The accuracy of diagnosing fibromyalgia in primary care is improving. A report from 2003 revealed that primary care doctors made a correct diagnosis in only one third of patients suspected of having fibromyalgia and referred to rheumatologists, often missing seronegative spondyloarthropathies.[42] In contrast, a study of family physicians in 2009 that used a rheumatologist's diagnosis as gold standard found nearly 90% concordance between the rheumatologist's and family doctor's diagnosis among various ethnic groups.[43]

In making an earlier and accurate diagnosis, 2 statements should strongly suggest fibromyalgia: "I hurt all over" and "It feels like I always have the flu". Most patients with fibromyalgia will report fatigue, sleep disturbances, bowel and bladder symptoms, and mood disturbances.
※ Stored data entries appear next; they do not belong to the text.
Source: an optimization exercise on an open RTL-to-GDS flow (aim: a short achievable clock period and few clock cycles per item). Production flows keep margins and buffers that such runs may drop. Only simulation tests tie the RTL to the original design; equivalence was not proved. Power is estimated from default activity; no workload was simulated.

Design pipelineCpu, start of the top module:
module pipelineCpu (
	input  logic           CLK,
	input  logic           RST,
	output cpuPkg::wordT   imemAddr,
	input  cpuPkg::wordT   imemData,
	output cpuPkg::wordT   dmemAddr,
	output cpuPkg::wordT   dmemWData,
	output logic           dmemRead,
	output logic           dmemWrite,
	input  cpuPkg::wordT   dmemRData,
	output logic           wbValid,
	output cpuPkg::regIdxT wbReg,
	output cpuPkg::wordT   wbData
);
clock: 6.2 ns
lec_check: 0
cap_margin: 20
core_margin: 2
core_utilization: 40
setup_slack_margin: 3.8
slew_margin: 20
standard.sh (not shown) runs the stock make flow with config.mk's settings and CLKGATE_MAP_FILE= SYNTH_SCRIPT=/design/flow/synth_recipe.tcl, a recipe that flattens the netlist after the stock synthesis.
==> flow/flow/run.sh <==
#!/bin/bash
# Standard layout, except that the combinational logic of the standard synthesis is
# mapped again by ABC with a delay-driven script before floorplanning. The standard
# synthesis's registers (cells and instance names) are kept as they are.
set -euo pipefail
W=$(pwd)
F=$W/flow
R=$W/orfs/results/$FLOW_PLATFORM/pipelineCpu/base
LIB=$FLOW_HOME/platforms/$FLOW_PLATFORM/lib/sky130_fd_sc_hd__tt_025C_1v80.lib
YOSYS=$(command -v yosys || true)
if [[ -z "$YOSYS" ]]; then YOSYS=$FLOW_HOME/../tools/install/yosys/bin/yosys; fi

# 1. the standard synthesis
bash standard.sh synth > $W/log_1_synth.txt 2>&1
cp $R/1_2_yosys.v $W/standard_synth.v

# 2. map the combinational logic again; registers stay as instances
SEQ=$(tr '\n' ' ' < $F/seqcells.txt)
DU=$(cat $F/dontuse.txt $F/resyn_avoid.txt | sed "s/^/-dont_use /" | tr "\n" " ")
printf 'set_driving_cell sky130_fd_sc_hd__buf_1\nset_load 5\n' > $W/resyn.constr
cat > $W/resyn.ys <<EOY
read_liberty -ignore_miss_func $LIB
setattr -mod -set keep_hierarchy 1 $SEQ
read_verilog $W/standard_synth.v
hierarchy -top $FLOW_TOP
flatten
opt_clean -purge
abc -script $F/resyn.abc -liberty $LIB $DU -constr $W/resyn.constr
opt_clean -purge
hilomap -singleton -hicell sky130_fd_sc_hd__conb_1 HI -locell sky130_fd_sc_hd__conb_1 LO
insbuf -buf sky130_fd_sc_hd__buf_4 A X
rename -hide w:*.*
opt_clean -purge
select $FLOW_TOP
write_verilog -noattr -nohex -nodec -selected $W/resyn.v
EOY
$YOSYS -l $W/log_2_resynth.txt -q $W/resyn.ys > /dev/null 2>&1

# the registers must be the standard synthesis's, instance for instance
regs() { grep -E '^ *sky130_fd_sc_hd__[a-z0-9_]+ ' "$1" | awk '{print $1, $2}' | grep -F -w -f $F/seqcells.txt | sort; }
if ! diff <(regs $W/standard_synth.v) <(regs $W/resyn.v) > $W/log_regdiff.txt; then
  echo "registers differ after remapping" >&2
  exit 1
fi
cp $W/resyn.v $R/1_2_yosys.v
touch $R/1_2_yosys.v

# 3. the rest of the standard layout
bash standard.sh > $W/log_3_layout.txt 2>&1
test -f $W/out/final.def
Other scripts of this flow, unchanged in this note and not shown: flow/flow/dontuse.txt, flow/flow/resyn.abc, flow/flow/resyn_avoid.txt, flow/flow/seqcells.txt
Testbench counts at the start, summed over its fixed seeds: cycles 10,451, instrs 10,210.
The physical examination should be unremarkable other than evidence of hyperalgesia. If the symptoms have been present for months or years, laboratory testing will probably be of very low yield; thus, a "fishing expedition" with "screening" blood tests should be avoided. When there is concern about the presence of a systemic rheumatic disease or neurologic condition, early referral to a specialist is cost-effective (Table 4).

In addition to making an earlier diagnosis, it is important to determine the symptom domains that seem most distressing for each patient, which is where the art of chronic illness management comes to the surface. This stratification might be accomplished by the primary provider or may require subspecialty referral to a physical medicine and rehabilitation specialist, a sleep specialist, or a mental health professional.